Solitude has it’s own rewards

Keith turned his gas bottle on, lit the flame on his camp stove, poured a slurp of peanut oil into his wok and, after feeding a couple of pieces to Arfer his German Shepherd, added the diced meat he’d had marinating overnight. When it had browned, he added the sliced vegetables and gave the wok a shake. He had just poured himself a glass of cabernet sauvignon when a white 4WD towing a white caravan pulled up some fifty metres away.

A man in his sixties with a belly ponderously overhanging his shorts emerged, puffing noisily, and shouted to Keith ‘Great spot you have here’. He was followed shortly after by a woman of a similar age with badly dyed blond hair, a blouse displaying a shoe-leather tanned cleavage and a skirt short enough to have been fashionable fifty years ago. Through her nose she intoned gaily ‘You look like you could do with some company.’

Keith looked at them coldly and said ‘Why did you stop here?’ They both looked perplexed and she said ‘Well, you never know who’s out on the road and there’s safety in numbers.’

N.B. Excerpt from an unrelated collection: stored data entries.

===== config.mk =====
export PLATFORM = sky130hd
export DESIGN_NAME = cfg_stream_parser
export DESIGN_NICKNAME = d
export VERILOG_FILES = /design/src/rtl/cfgp_pkg.sv /design/src/rtl/cfgp_crc16.sv /design/src/rtl/cfgp_sync_hunt.sv /design/src/rtl/cfg_stream_parser.sv
export SDC_FILE = /design/constraint.sdc
export NUM_CORES = 1
export LEC_CHECK = 0
export ABC_AREA = 1
export BUFFER_PORTS_ARGS = -buffer_cell sky130_fd_sc_hd__buf_4
export CAP_MARGIN = 40
export CORE_ASPECT_RATIO = 0.75
export CORE_MARGIN = 2
export CORE_UTILIZATION = 55
export CTS_CLUSTER_DIAMETER = 120
export CTS_CLUSTER_SIZE = 30
export DETAILED_ROUTE_END_ITERATION = 10
export PLACE_DENSITY = 0.8
export SLEW_MARGIN = 40
export SYNTH_ARGS = -nofsm -noshare
export SYNTH_HDL_FRONTEND = slang
export SYNTH_SLANG_ARGS = --single-unit

===== constraint.sdc =====
create_clock -name clk -period 3.1 [get_ports clk]
set_input_delay 0.31 -clock clk [delete_from_list [all_inputs] [get_ports clk]]
set_output_delay 0.31 -clock clk [all_outputs]
set_load 0.1 [all_outputs]

===== src/rtl/cfgp_pkg.sv =====
package cfgp_pkg;

  typedef enum logic [3:0] {
    ST_HUNT  = 4'd0,
    ST_OPC   = 4'd1,
    ST_INFO  = 4'd2,
    ST_PAY   = 4'd3,
    ST_CCRC  = 4'd4,
    ST_FDATA = 4'd5,
    ST_FCRC  = 4'd6,
    ST_GAP   = 4'd7,
    ST_ECRC  = 4'd8
  } pst_e;

  localparam logic [7:0] OP_PAD      = 8'hFF;
  localparam logic [7:0] OP_IDCHK    = 8'hE2;
  localparam logic [7:0] OP_DICT     = 8'h02;
  localparam logic [7:0] OP_CTL0     = 8'h22;
  localparam logic [7:0] OP_FACLR    = 8'h46;
  localparam logic [7:0] OP_FALD     = 8'hB4;
  localparam logic [7:0] OP_UCODE    = 8'hC2;
  localparam logic [7:0] OP_SECURE   = 8'hCE;
  localparam logic [7:0] OP_DONE     = 8'h5E;
  localparam logic [7:0] OP_CRCRST   = 8'h3B;
  localparam logic [7:0] OP_PROG_RAW = 8'h82;
  localparam logic [7:0] OP_PROG_CMP = 8'hB8;

  typedef struct packed {
    logic        crc_en;
    logic        crc_end;
    logic        pad_bits;
    logic        pad_byte;
    logic [3:0]  gap;
    logic [15:0] nframes;
  } setup_t;

  function automatic logic op_known(input logic [7:0] op);
    case (op)
      OP_IDCHK, OP_DICT, OP_CTL0, OP_FACLR, OP_FALD, OP_UCODE,
      OP_SECURE, OP_DONE, OP_CRCRST, OP_PROG_RAW, OP_PROG_CMP: op_known = 1'b1;
      default: op_known = 1'b0;
    endcase
  endfunction

  function automatic logic op_is_prog(input logic [7:0] op);
    op_is_prog = (op == OP_PROG_RAW) || (op == OP_PROG_CMP);
  endfunction

  function automatic logic [3:0] op_pay_len(input logic [7:0] op);
    case (op)
      OP_IDCHK, OP_CTL0, OP_FALD, OP_UCODE: op_pay_len = 4'd4;
      OP_DICT:                              op_pay_len = 4'd8;
      default:                              op_pay_len = 4'd0;
    endcase
  endfunction

endpackage


===== src/rtl/cfgp_crc16.sv =====
module cfgp_crc16 #(
  parameter int          CW   = 16,
  parameter logic [15:0] POLY = 16'h8005
) (
  input  logic          clk,
  input  logic          rst_n,
  input  logic          clr,
  input  logic          feed,
  input  logic [7:0]    din,
  output logic [CW-1:0] crc
);

  logic [CW-1:0] crc_q, crc_d;

  function automatic logic [CW-1:0] step_byte(input logic [CW-1:0] c,
                                              input logic [7:0] d);
    logic [CW-1:0] r;
    logic          fbk;
    r = c;
    for (int i = 7; i >= 0; i--) begin
      fbk = r[CW-1] ^ d[i];
      r   = {r[CW-2:0], 1'b0};
      if (fbk) r = r ^ POLY[CW-1:0];
    end
    return r;
  endfunction

  always_comb begin
    crc_d = crc_q;
    if (clr)       crc_d = '0;
    else if (feed) crc_d = step_byte(crc_q, din);
  end

  always_ff @(posedge clk or negedge rst_n) begin
    if (!rst_n) crc_q <= '0;
    else        crc_q <= crc_d;
  end

  assign crc = crc_q;


  crc_clear_chk: assert property (@(posedge clk) disable iff (!rst_n)
    clr |=> (crc == '0));

endmodule


===== src/rtl/cfgp_sync_hunt.sv =====
module cfgp_sync_hunt #(
  parameter logic [31:0] SYNC = 32'hFFFF_BDB3
) (
  input  logic       clk,
  input  logic       rst_n,
  input  logic       en,
  input  logic [7:0] din,
  output logic       sync_hit
);

  logic [23:0] hist_q, hist_d;
  logic [1:0]  cnt_q, cnt_d;
  logic        cmt_q, cmt_d;

  always_comb begin
    hist_d   = hist_q;
    cnt_d    = cnt_q;
    cmt_d    = cmt_q;
    sync_hit = 1'b0;
    if (en) begin
      if (cmt_q) begin
        if ((cnt_q != 2'd0) && (hist_q[7:0] == 8'h00) && (din == 8'hFF)) begin
          cmt_d = 1'b0;
          cnt_d = 2'd0;
        end else begin
          hist_d = {hist_q[15:0], din};
          cnt_d  = (cnt_q == 2'd3) ? 2'd3 : cnt_q + 2'd1;
        end
      end else if ((cnt_q == 2'd3) && ({hist_q, din} == SYNC)) begin
        sync_hit = 1'b1;
        cnt_d    = 2'd0;
      end else if ((cnt_q != 2'd0) && (hist_q[7:0] == 8'hFF) && (din == 8'h00)) begin
        cmt_d = 1'b1;
        cnt_d = 2'd0;
      end else begin
        hist_d = {hist_q[15:0], din};
        cnt_d  = (cnt_q == 2'd3) ? 2'd3 : cnt_q + 2'd1;
      end
    end
  end

  always_ff @(posedge clk or negedge rst_n) begin
    if (!rst_n) begin
      hist_q <= '0;
      cnt_q  <= '0;
      cmt_q  <= 1'b0;
    end else if (en) begin
      hist_q <= hist_d;
      cnt_q  <= cnt_d;
      cmt_q  <= cmt_d;
    end
  end


  cmt_no_sync_chk: assert property (@(posedge clk) disable iff (!rst_n)
    (en && cmt_q) |-> !sync_hit);

endmodule


===== src/rtl/cfg_stream_parser.sv =====
module cfg_stream_parser
  import cfgp_pkg::*;
#(
  parameter int          FRAME_BYTES = 8,
  parameter logic [31:0] DEV_ID      = 32'h1234_5A5A,
  parameter logic [15:0] CRC_POLY    = 16'h8005
) (
  input  logic        clk,
  input  logic        rst_n,
  input  logic        in_valid,
  input  logic [7:0]  in_data,
  output logic        in_ready,
  output logic        fr_valid,
  output logic [7:0]  fr_data,
  output logic [15:0] fr_index,
  input  logic        fr_ready,
  output logic        dict_we,
  output logic [2:0]  dict_idx,
  output logic [7:0]  dict_data,
  output logic [31:0] ctrl0,
  output logic [31:0] frame_addr,
  output logic [31:0] usercode,
  output logic        secure,
  output logic        done,
  output logic        prog_start,
  output logic        prog_compressed,
  output logic        prog_crc_en,
  output logic        prog_crc_end,
  output logic        prog_pad_bits,
  output logic        prog_pad_byte,
  output logic [3:0]  prog_gap,
  output logic [15:0] prog_nframes,
  output logic        err_crc,
  output logic        err_id,
  output logic        err_opcode
);

  localparam int MAXC = (FRAME_BYTES > 16) ? FRAME_BYTES : 16;
  localparam int CW   = $clog2(MAXC) + 1;
  localparam logic [CW-1:0] FB_LAST = CW'(FRAME_BYTES - 1);

  pst_e        state_q, state_d;
  logic [7:0]  op_q, op_d;
  logic [15:0] info_q, info_d;
  logic        cflag_q, cflag_d;
  logic [23:0] pay_q, pay_d;
  logic [CW-1:0] cnt_q, cnt_d;
  logic [15:0] frm_q, frm_d;
  logic [7:0]  crchi_q, crchi_d;
  setup_t      setup_q, setup_d;
  logic        cmp_q, cmp_d;
  logic        pstart_q, pstart_d;
  logic        dwe_q, dwe_d;
  logic [2:0]  didx_q, didx_d;
  logic [7:0]  ddat_q, ddat_d;
  logic [31:0] ctrl0_q, ctrl0_d, fa_q, fa_d, uc_q, uc_d;
  logic        sec_q, sec_d, done_q, done_d;
  logic        ecrc_q, ecrc_d, eid_q, eid_d, eop_q, eop_d;

  logic        acc;
  logic        hunt_en;
  logic        sync_hit;
  logic        crc_feed, crc_clr;
  logic [15:0] crc_val;

  assign in_ready = (state_q == ST_FDATA) ? fr_ready : 1'b1;
  assign acc      = in_valid && in_ready;
  assign hunt_en  = acc && (state_q == ST_HUNT);
  assign fr_valid = in_valid && (state_q == ST_FDATA);
  assign fr_data  = in_data;
  assign fr_index = frm_q;

  cfgp_sync_hunt u_hunt (
    .clk      (clk),
    .rst_n    (rst_n),
    .en       (hunt_en),
    .din      (in_data),
    .sync_hit (sync_hit)
  );

  cfgp_crc16 #(.CW(16), .POLY(CRC_POLY)) u_crc (
    .clk   (clk),
    .rst_n (rst_n),
    .clr   (crc_clr),
    .feed  (crc_feed),
    .din   (in_data),
    .crc   (crc_val)
  );

  always_comb begin
    logic        go_gap, go_next, exec, chk_lo, cflag_now;
    logic [31:0] word;
    logic [3:0]  plen;
    setup_t      su;

    state_d  = state_q;
    op_d     = op_q;
    info_d   = info_q;
    cflag_d  = cflag_q;
    pay_d    = pay_q;
    cnt_d    = cnt_q;
    frm_d    = frm_q;
    crchi_d  = crchi_q;
    setup_d  = setup_q;
    cmp_d    = cmp_q;
    pstart_d = 1'b0;
    dwe_d    = 1'b0;
    didx_d   = didx_q;
    ddat_d   = ddat_q;
    ctrl0_d  = ctrl0_q;
    fa_d     = fa_q;
    uc_d     = uc_q;
    sec_d    = sec_q;
    done_d   = done_q;
    ecrc_d   = ecrc_q;
    eid_d    = eid_q;
    eop_d    = eop_q;
    crc_feed = 1'b0;
    crc_clr  = 1'b0;
    go_gap   = 1'b0;
    go_next  = 1'b0;
    exec     = 1'b0;
    chk_lo   = 1'b0;
    word     = {pay_q, in_data};
    plen     = op_pay_len(op_q);
    su       = {info_q, in_data};
    cflag_now = (state_q == ST_INFO) ? info_q[15] : cflag_q;

    if (acc) begin
      case (state_q)
        ST_HUNT: begin
          if (sync_hit) state_d = ST_OPC;
        end
        ST_OPC: begin
          if (in_data != OP_PAD) begin
            if (op_known(in_data)) begin
              crc_feed = 1'b1;
              op_d     = in_data;
              cnt_d    = '0;
              state_d  = ST_INFO;
            end else begin
              eop_d   = 1'b1;
              state_d = ST_HUNT;
            end
          end
        end
        ST_INFO: begin
          crc_feed = 1'b1;
          info_d   = {info_q[7:0], in_data};
          cnt_d    = cnt_q + CW'(1);
          if (cnt_q == CW'(2)) begin
            cflag_d = info_q[15];
            cnt_d   = '0;
            if (op_is_prog(op_q)) begin
              setup_d  = su;
              cmp_d    = (op_q == OP_PROG_CMP);
              pstart_d = 1'b1;
              frm_d    = '0;
              if (su.nframes == 16'd0) begin
                if (su.crc_en && su.crc_end) state_d = ST_ECRC;
                else begin
                  crc_clr = 1'b1;
                  state_d = ST_OPC;
                end
              end else begin
                state_d = ST_FDATA;
              end
            end else if (plen == 4'd0) begin
              exec = 1'b1;
            end else begin
              state_d = ST_PAY;
            end
          end
        end
        ST_PAY: begin
          crc_feed = 1'b1;
          pay_d    = {pay_q[15:0], in_data};
          cnt_d    = cnt_q + CW'(1);
          if (op_q == OP_DICT) begin
            dwe_d  = 1'b1;
            didx_d = ~cnt_q[2:0];
            ddat_d = in_data;
          end
          if (cnt_q == CW'(plen) - CW'(1)) exec = 1'b1;
        end
        ST_CCRC, ST_FCRC, ST_ECRC: begin
          if (cnt_q == '0) begin
            crchi_d = in_data;
            cnt_d   = CW'(1);
          end else begin
            chk_lo = 1'b1;
            cnt_d  = '0;
            if (state_q == ST_FCRC) begin
              go_gap = 1'b1;
            end else begin
              if ((state_q == ST_ECRC) || (op_q == OP_CRCRST)) crc_clr = 1'b1;
              state_d = ST_OPC;
            end
          end
        end
        ST_FDATA: begin
          crc_feed = 1'b1;
          cnt_d    = cnt_q + CW'(1);
          if (cnt_q == FB_LAST) begin
            cnt_d = '0;
            if (setup_q.crc_en && !setup_q.crc_end) state_d = ST_FCRC;
            else go_gap = 1'b1;
          end
        end
        ST_GAP: begin
          cnt_d = cnt_q + CW'(1);
          if (cnt_q == CW'(setup_q.gap) - CW'(1)) go_next = 1'b1;
        end
        default: state_d = ST_HUNT;
      endcase
    end

    if (chk_lo && ({crchi_q, in_data} != crc_val)) ecrc_d = 1'b1;

    if (exec) begin
      case (op_q)
        OP_IDCHK:  if (word != DEV_ID) eid_d = 1'b1;
        OP_CTL0:   ctrl0_d = word;
        OP_FALD:   fa_d    = word;
        OP_UCODE:  uc_d    = word;
        OP_FACLR:  fa_d    = '0;
        OP_SECURE: sec_d   = 1'b1;
        OP_DONE:   done_d  = 1'b1;
        default: ;
      endcase
      cnt_d = '0;
      if (cflag_now) begin
        state_d = ST_CCRC;
      end else begin
        if (op_q == OP_CRCRST) crc_clr = 1'b1;
        state_d = ST_OPC;
      end
    end

    if (go_gap) begin
      cnt_d = '0;
      if (setup_q.gap != 4'd0) state_d = ST_GAP;
      else go_next = 1'b1;
    end

    if (go_next) begin
      cnt_d = '0;
      if (frm_q == setup_q.nframes - 16'd1) begin
        if (setup_q.crc_en && setup_q.crc_end) state_d = ST_ECRC;
        else begin
          crc_clr = 1'b1;
          state_d = ST_OPC;
        end
      end else begin
        frm_d   = frm_q + 16'd1;
        state_d = ST_FDATA;
      end
    end
  end

  always_ff @(posedge clk or negedge rst_n) begin
    if (!rst_n) begin
      state_q  <= ST_HUNT;
      op_q     <= '0;
      info_q   <= '0;
      cflag_q  <= 1'b0;
      pay_q    <= '0;
      cnt_q    <= '0;
      frm_q    <= '0;
      crchi_q  <= '0;
      setup_q  <= '0;
      cmp_q    <= 1'b0;
      pstart_q <= 1'b0;
      dwe_q    <= 1'b0;
      didx_q   <= '0;
      ddat_q   <= '0;
      ctrl0_q  <= '0;
      fa_q     <= '0;
      uc_q     <= '0;
      sec_q    <= 1'b0;
      done_q   <= 1'b0;
      ecrc_q   <= 1'b0;
      eid_q    <= 1'b0;
      eop_q    <= 1'b0;
    end else begin
      pstart_q <= pstart_d;
      dwe_q    <= dwe_d;
      if (acc) begin
        state_q  <= state_d;
        op_q     <= op_d;
        info_q   <= info_d;
        cflag_q  <= cflag_d;
        pay_q    <= pay_d;
        cnt_q    <= cnt_d;
        frm_q    <= frm_d;
        crchi_q  <= crchi_d;
        setup_q  <= setup_d;
        cmp_q    <= cmp_d;
        didx_q   <= didx_d;
        ddat_q   <= ddat_d;
        ctrl0_q  <= ctrl0_d;
        fa_q     <= fa_d;
        uc_q     <= uc_d;
        sec_q    <= sec_d;
        done_q   <= done_d;
        ecrc_q   <= ecrc_d;
        eid_q    <= eid_d;
        eop_q    <= eop_d;
      end
    end
  end

  assign dict_we         = dwe_q;
  assign dict_idx        = didx_q;
  assign dict_data       = ddat_q;
  assign ctrl0           = ctrl0_q;
  assign frame_addr      = fa_q;
  assign usercode        = uc_q;
  assign secure          = sec_q;
  assign done            = done_q;
  assign prog_start      = pstart_q;
  assign prog_compressed = cmp_q;
  assign prog_crc_en     = setup_q.crc_en;
  assign prog_crc_end    = setup_q.crc_end;
  assign prog_pad_bits   = setup_q.pad_bits;
  assign prog_pad_byte   = setup_q.pad_byte;
  assign prog_gap        = setup_q.gap;
  assign prog_nframes    = setup_q.nframes;
  assign err_crc         = ecrc_q;
  assign err_id          = eid_q;
  assign err_opcode      = eop_q;


  err_crc_sticky_chk: assert property (@(posedge clk) disable iff (!rst_n)
    err_crc |=> err_crc);


  err_id_sticky_chk: assert property (@(posedge clk) disable iff (!rst_n)
    err_id |=> err_id);


  done_sticky_chk: assert property (@(posedge clk) disable iff (!rst_n)
    done |=> done);


  prog_pulse_chk: assert property (@(posedge clk) disable iff (!rst_n)
    prog_start |=> !prog_start);


  frame_index_chk: assert property (@(posedge clk) disable iff (!rst_n)
    fr_valid |-> (fr_index < prog_nframes));


  dict_order_chk: assert property (@(posedge clk) disable iff (!rst_n)
    (dict_we && $past(dict_we)) |-> (dict_idx == $past(dict_idx) - 3'd1));

endmodule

Keith said ‘There’s no numbers here except for me and Arfer. How do you know I’m not an axe murderer and that Arfer doesn’t live off the leftovers?’

The man said ‘Come on mate, you’re scaring the missus. There’s no need for that sort of talk.’

Keith said ‘Here’s what I suggest you do. Get back in your snow-white rig and keep driving until you see a group of similar group of grey nomads circled around a camp fire. Pull in there and get out your cask red and cheese and biscuits and join them. Your wife can share her three gazillion photos of her grandchildren with the other women who will tell her they’re gorgeous and you can share your ill-informed prejudices on politics, the unemployed, superannuation and football with a sympathetic group of morons. Or, to paraphrase, fuck off.’

To underline Keith’s sentiments, Arfer stood up, bared his teeth and growled menacingly. The couple moved rapidly to their vehicle. Once safely ensconced, the man yelled ‘You’re mad, ya bastard’ and pulled back onto the road.

Resigned to the fact that his stir-fry was now largely ruined, Keith picked at it in a desultory fashion before giving most of it to Arfer.

Keith picked up his well-worn leather-bound journal, pumped up his lamp and said ‘Arfer, what do you think of this passage? I think it has a sort of timelessness but that may be beyond your sense of the aesthetic.’

Keith read the passage in his sonorous voice. When he’d finished, Arfer revealed nothing.

Keith said ‘You’re right, it needs work. Time for bed.’

He turned off the lamp, burrowed into his swag and, as he drifted off to sleep, he noticed the moonlight glinting off his axe and heard Arfer laughing in his sleep.